Parks Canada holds hundreds of historical and archaeological sites in trust for the Canadian people. One of the brightest stars is the Fortress of Louisbourg National Historic Site on Cape Breton Island in Nova Scotia. By the time the French first settled Louisbourg, Cape Breton Island (then Isle Royale) had served for years as the base of the colonial cod fishery operating in the Grand Banks. The town soon became a commercial hub, trading dried cod for goods imported from Europe and the Caribbean. In 1758, the English besieged the Fortress for the second time. Without a strong navy to patrol the surrounding waters, the fortress fell to a British army force supported by 150 ships. The British made sure Louisbourg would never again serve the French empire by destroying the fortress.

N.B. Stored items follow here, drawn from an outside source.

`src/rtl/hazard_tracker_pkg.sv`:
```
// Shared encodings for the D/E/M/W hazard unit: forward selects, Tuse/Tnew
// constants and the decoded D-stage class summary.
package hazard_tracker_pkg;

    typedef enum logic [1:0] {
        FWD_NONE = 2'd0,
        FWD_E    = 2'd1,
        FWD_M    = 2'd2,
        FWD_W    = 2'd3
    } fwd_sel_t;

    localparam logic [1:0] TUSE_NONE = 2'd3;
    localparam logic [1:0] TNEW_CALC = 2'd1;
    localparam logic [1:0] TNEW_LOAD = 2'd2;
    localparam logic [1:0] TNEW_JL   = 2'd0;

    localparam logic [4:0] REG_ZERO = 5'd0;
    localparam logic [4:0] REG_RA   = 5'd31;

    localparam int unsigned REG_W  = 5;
    localparam int unsigned TNEW_W = 2;

    typedef struct packed {
        logic [4:0] a3;
        logic [1:0] tnew;
        logic [1:0] tuse_rs;
        logic [1:0] tuse_rt;
    } d_class_t;

    function automatic logic [1:0] sat_dec(input logic [1:0] t);
        return (t == 2'd0) ? 2'd0 : t - 2'd1;
    endfunction

    // A producer can feed operand x only once its value exists (tnew == 0).
    function automatic logic src_hit(input logic [4:0] a3, input logic [4:0] x,
                                     input logic [1:0] tnew);
        return (a3 != REG_ZERO) && (a3 == x) && (tnew == 2'd0);
    endfunction

endpackage

```
`src/rtl/hazard_tracker_stage_rec.sv`:
```
// One pipeline record register: payload plus Tnew, with bubble insertion and
// optional saturating Tnew decrement on load.
module hazard_stage_rec
    import hazard_tracker_pkg::*;
#(
    parameter int unsigned PW  = 15,
    parameter bit          DEC = 1'b0
) (
    input  logic              clk,
    input  logic              reset_n,
    input  logic              bubble,
    input  logic [PW-1:0]     d_payload,
    input  logic [TNEW_W-1:0] d_tnew,
    output logic [PW-1:0]     q_payload,
    output logic [TNEW_W-1:0] q_tnew
);

    logic [TNEW_W-1:0] tnew_nxt;

    always_comb begin
        tnew_nxt = d_tnew;
        if (DEC) begin
            tnew_nxt = sat_dec(d_tnew);
        end
    end

    always_ff @(posedge clk or negedge reset_n) begin
        if (!reset_n) begin
            q_payload <= '0;
            q_tnew    <= '0;
        end else if (bubble) begin
            q_payload <= '0;
            q_tnew    <= '0;
        end else begin
            q_payload <= d_payload;
            q_tnew    <= tnew_nxt;
        end
    end

endmodule

```
`src/rtl/hazard_tracker.sv`:
```
// Five-stage MIPS hazard unit: tracks destination/Tnew through E, M, W and
// produces the D-stage stall plus D/E/M forwarding selects.
module hazard_tracker
    import hazard_tracker_pkg::*;
(
    input  logic       clk,
    input  logic       reset_n,
    input  logic       d_calc_r,
    input  logic       d_calc_i,
    input  logic       d_lui,
    input  logic       d_load,
    input  logic       d_store,
    input  logic       d_branch,
    input  logic       d_jr,
    input  logic       d_j_l,
    input  logic [4:0] d_rs,
    input  logic [4:0] d_rt,
    input  logic [4:0] d_rd,
    output logic       stall,
    output logic [1:0] fwd_d_rs,
    output logic [1:0] fwd_d_rt,
    output logic [1:0] fwd_e_rs,
    output logic [1:0] fwd_e_rt,
    output logic [1:0] fwd_m_rt
);

    d_class_t   dc;
    logic [4:0] e_rs, e_rt, e_a3;
    logic [1:0] e_tnew;
    logic [4:0] m_rt, m_a3;
    logic [1:0] m_tnew;
    logic [4:0] w_a3;

    always_comb begin
        dc.a3      = REG_ZERO;
        dc.tnew    = 2'd0;
        dc.tuse_rs = TUSE_NONE;
        dc.tuse_rt = TUSE_NONE;
        if (d_calc_r) begin
            dc.a3 = d_rd;  dc.tnew = TNEW_CALC;
            dc.tuse_rs = 2'd1; dc.tuse_rt = 2'd1;
        end else if (d_calc_i) begin
            dc.a3 = d_rt;  dc.tnew = TNEW_CALC;
            dc.tuse_rs = 2'd1;
        end else if (d_lui) begin
            dc.a3 = d_rt;  dc.tnew = TNEW_CALC;
        end else if (d_load) begin
            dc.a3 = d_rt;  dc.tnew = TNEW_LOAD;
            dc.tuse_rs = 2'd1;
        end else if (d_store) begin
            dc.tuse_rs = 2'd1; dc.tuse_rt = 2'd2;
        end else if (d_branch) begin
            dc.tuse_rs = 2'd0; dc.tuse_rt = 2'd0;
        end else if (d_jr) begin
            dc.tuse_rs = 2'd0;
        end else if (d_j_l) begin
            dc.a3 = REG_RA; dc.tnew = TNEW_JL;
        end
    end

    function automatic logic op_stall(input logic [4:0] x, input logic [1:0] tuse,
                                      input logic [4:0] ea3, input logic [1:0] etn,
                                      input logic [4:0] ma3, input logic [1:0] mtn);
        return (tuse != TUSE_NONE) && (x != REG_ZERO) &&
               (((ea3 == x) && (etn > tuse)) || ((ma3 == x) && (mtn > tuse)));
    endfunction

    always_comb begin
        stall = op_stall(d_rs, dc.tuse_rs, e_a3, e_tnew, m_a3, m_tnew) ||
                op_stall(d_rt, dc.tuse_rt, e_a3, e_tnew, m_a3, m_tnew);
    end

    // W never holds a pending result, so its tnew is always zero.
    function automatic fwd_sel_t fwd_d(input logic [4:0] x);
        if (src_hit(e_a3, x, e_tnew))      return FWD_E;
        else if (src_hit(m_a3, x, m_tnew)) return FWD_M;
        else if (src_hit(w_a3, x, 2'd0))   return FWD_W;
        else                               return FWD_NONE;
    endfunction

    function automatic fwd_sel_t fwd_e(input logic [4:0] x);
        if (src_hit(m_a3, x, m_tnew))      return FWD_M;
        else if (src_hit(w_a3, x, 2'd0))   return FWD_W;
        else                               return FWD_NONE;
    endfunction

    always_comb begin
        fwd_d_rs = fwd_d(d_rs);
        fwd_d_rt = fwd_d(d_rt);
        fwd_e_rs = fwd_e(e_rs);
        fwd_e_rt = fwd_e(e_rt);
        fwd_m_rt = src_hit(w_a3, m_rt, 2'd0) ? FWD_W : FWD_NONE;
    end

    hazard_stage_rec #(.PW(15), .DEC(1'b0)) u_rec_e (
        .clk       (clk),
        .reset_n   (reset_n),
        .bubble    (stall),
        .d_payload ({d_rs, d_rt, dc.a3}),
        .d_tnew    (dc.tnew),
        .q_payload ({e_rs, e_rt, e_a3}),
        .q_tnew    (e_tnew)
    );

    hazard_stage_rec #(.PW(10), .DEC(1'b1)) u_rec_m (
        .clk       (clk),
        .reset_n   (reset_n),
        .bubble    (1'b0),
        .d_payload ({e_rt, e_a3}),
        .d_tnew    (e_tnew),
        .q_payload ({m_rt, m_a3}),
        .q_tnew    (m_tnew)
    );

    always_ff @(posedge clk or negedge reset_n) begin
        if (!reset_n) begin
            w_a3 <= '0;
        end else begin
            w_a3 <= m_a3;
        end
    end

endmodule

```
`config.mk`:
```
export PLATFORM = sky130hd
export DESIGN_NAME = hazard_tracker
export DESIGN_NICKNAME = d
export VERILOG_FILES = /design/src/rtl/hazard_tracker_pkg.sv /design/src/rtl/hazard_tracker_stage_rec.sv /design/src/rtl/hazard_tracker.sv
export SDC_FILE = /design/constraint.sdc
export NUM_CORES = 1
export LEC_CHECK = 0
export CAP_MARGIN = 15
export CORE_ASPECT_RATIO = 1.75
export CORE_MARGIN = 4
export CORE_UTILIZATION = 54
export DETAILED_ROUTE_END_ITERATION = 10
export PLACE_DENSITY = 0.86
export SETUP_SLACK_MARGIN = 0.5
export SLEW_MARGIN = 25
export SYNTH_ARGS = -nofsm -noshare
export SYNTH_HDL_FRONTEND = slang
export SYNTH_SLANG_ARGS = --single-unit
```
`constraint.sdc`:
```
create_clock -name clk -period 5.2 [get_ports clk]
set_clock_uncertainty 0.2 [all_clocks]
set_input_delay 1.04 -clock clk [delete_from_list [all_inputs] [get_ports clk]]
set_output_delay 1.04 -clock clk [all_outputs]
set_load 0.05 [all_outputs]
```
After elaboration in Yosys (flattened, before gate mapping):

Index checks and enable logic that the tools add are counted.

* eq/ne operators: 13
* muxes and demuxes: 29
* reduce and logical (&&, ||, !) cells: 35
* add/sub/neg operators: 1
* order comparisons: 4

Operator list (count)
* $eq 5x5->1: 11
* $mux 2: 18
* $mux 7: 5
* $logic_and 1x1->1: 25
* $reduce_bool 5->1: 5
* $mux 9: 2
* $mux 15: 1
* $mux 11: 1
* $gt 2x2->1: 4
* $mux 4: 2
* $logic_not 2->1: 2
* $ne 2x2->1 const B: 2
* $logic_or 1x1->1: 3
* $sub 2x1->2 const B: 1

* input port bits: 25
* bits in registers: 34

Longest topological paths before layout:

* depth in word-level cells: 14
* mapped depth: 11
* gate-level depth less buffers: 8

Hierarchy:

From an unflattened synthesis, not the netlist that was laid out.

* cell total of the unflattened synthesis: 240
* area, all modules: 2307.2 um^2

By module, submodules not included
* hazard_tracker: instances 1, area an instance 1351.3 um^2, cells each 180
* hazard_stage_rec at u_rec_e: instances 1, area an instance 560.5 um^2, cells each 35
* hazard_stage_rec at u_rec_m: instances 1, area an instance 395.4 um^2, cells each 25

Least setup slack after synthesis:

Ideal clock, no wire load.

* kind: input port to output port
* from: in d_load
* to: out stall
* stages on the path: 10
* arrival: 3.281 ns
* setup slack: 0.679 ns
* cells stage by stage: or3_1 -> clkbuf_1 -> or4_1 -> ha_1 -> nand2_1 -> o21ai_0 -> nor3_1 -> o221a_1 -> buf_6 -> or2_2

* word-level cells in the longest chain between the ends: 9

Ends and longest elaborated chain
* start: declaration: RTL line hazard_tracker.sv:11 `input logic d_load,`
* $mux 9 / $mux 2 (equally long branches): RTL line hazard_tracker.sv:47 `end else if (d_load) begin`
* $mux 4 *: RTL line hazard_tracker.sv:45 `end else if (d_lui) begin`
* $mux 9 / $mux 2 (equally long branches): RTL line hazard_tracker.sv:42 `end else if (d_calc_i) begin`
* $mux 11 *: RTL line hazard_tracker.sv:39 `if (d_calc_r) begin`
* $gt 2x2->1: RTL line hazard_tracker.sv:65 `(((ea3 == x) && (etn > tuse)) || ((ma3 == x) && (mtn > tuse)));`
* $logic_and 1x1->1: RTL line hazard_tracker.sv:65
* $logic_or 1x1->1: RTL line hazard_tracker.sv:65
* $logic_and 1x1->1: RTL line hazard_tracker.sv:64 `return (tuse != TUSE_NONE) && (x != REG_ZERO) &&`
* $logic_or 1x1->1 *: RTL line hazard_tracker.sv:69 `stall = op_stall(d_rs, dc.tuse_rs, e_a3, e_tnew, m_a3, m_tnew) ||`
* end: declaration: RTL line hazard_tracker.sv:19 `output logic stall,`

Every way passes the cells marked *; elsewhere a longest branch is shown, timed or not.

Worst setup path in the final report:

Same ends and word-level chain as after synthesis.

Two centuries later, the Government of Canada began a massive project to reconstruct one-quarter of Louisbourg so Canadians and visitors from around the world could experience life in a French colonial outpost of the 1740s. Years of research buttress the creative living history program at Louisbourg. Archaeology began in 1961 as a prelude to reconstruction, with former coal miners providing much of the labor. The archaeologists recovered roughly four and one-half million artifacts by the time digging ended in 1979, totaling about one-fifth of all the artifacts owned by Parks Canada. They have also uncovered and recorded traces of many eighteenth-century buildings, gardens, streets, and fortifications. Historians have collected and studied seven hundred fifty thousand pages of documents and more than five hundred historical maps and plans. The research at Louisbourg has opened an unrivalled window into the past.

Today, the Fortress comes to life each spring and costumed actors “take up residence” in sixty-five reconstructed buildings along commercial avenues and the busy waterfront. Visitors walk among Louisbourg’s soldiers, merchants, fishermen, musicians, servants, mothers and their children, and experience life in the colonial town and fort almost firsthand. More than thirty-five years of archaeological research have made possible this world-class heritage experience. At Louisbourg, visitors see the artifacts, discover the ways that historical archaeologists pieced together their stories, and experience the stories acted out before them. The stories lead the visitors through time, revealing a history of Anglo-French colonial rivalry and the vagaries of a northern maritime economy built on the cod fisheries and trade.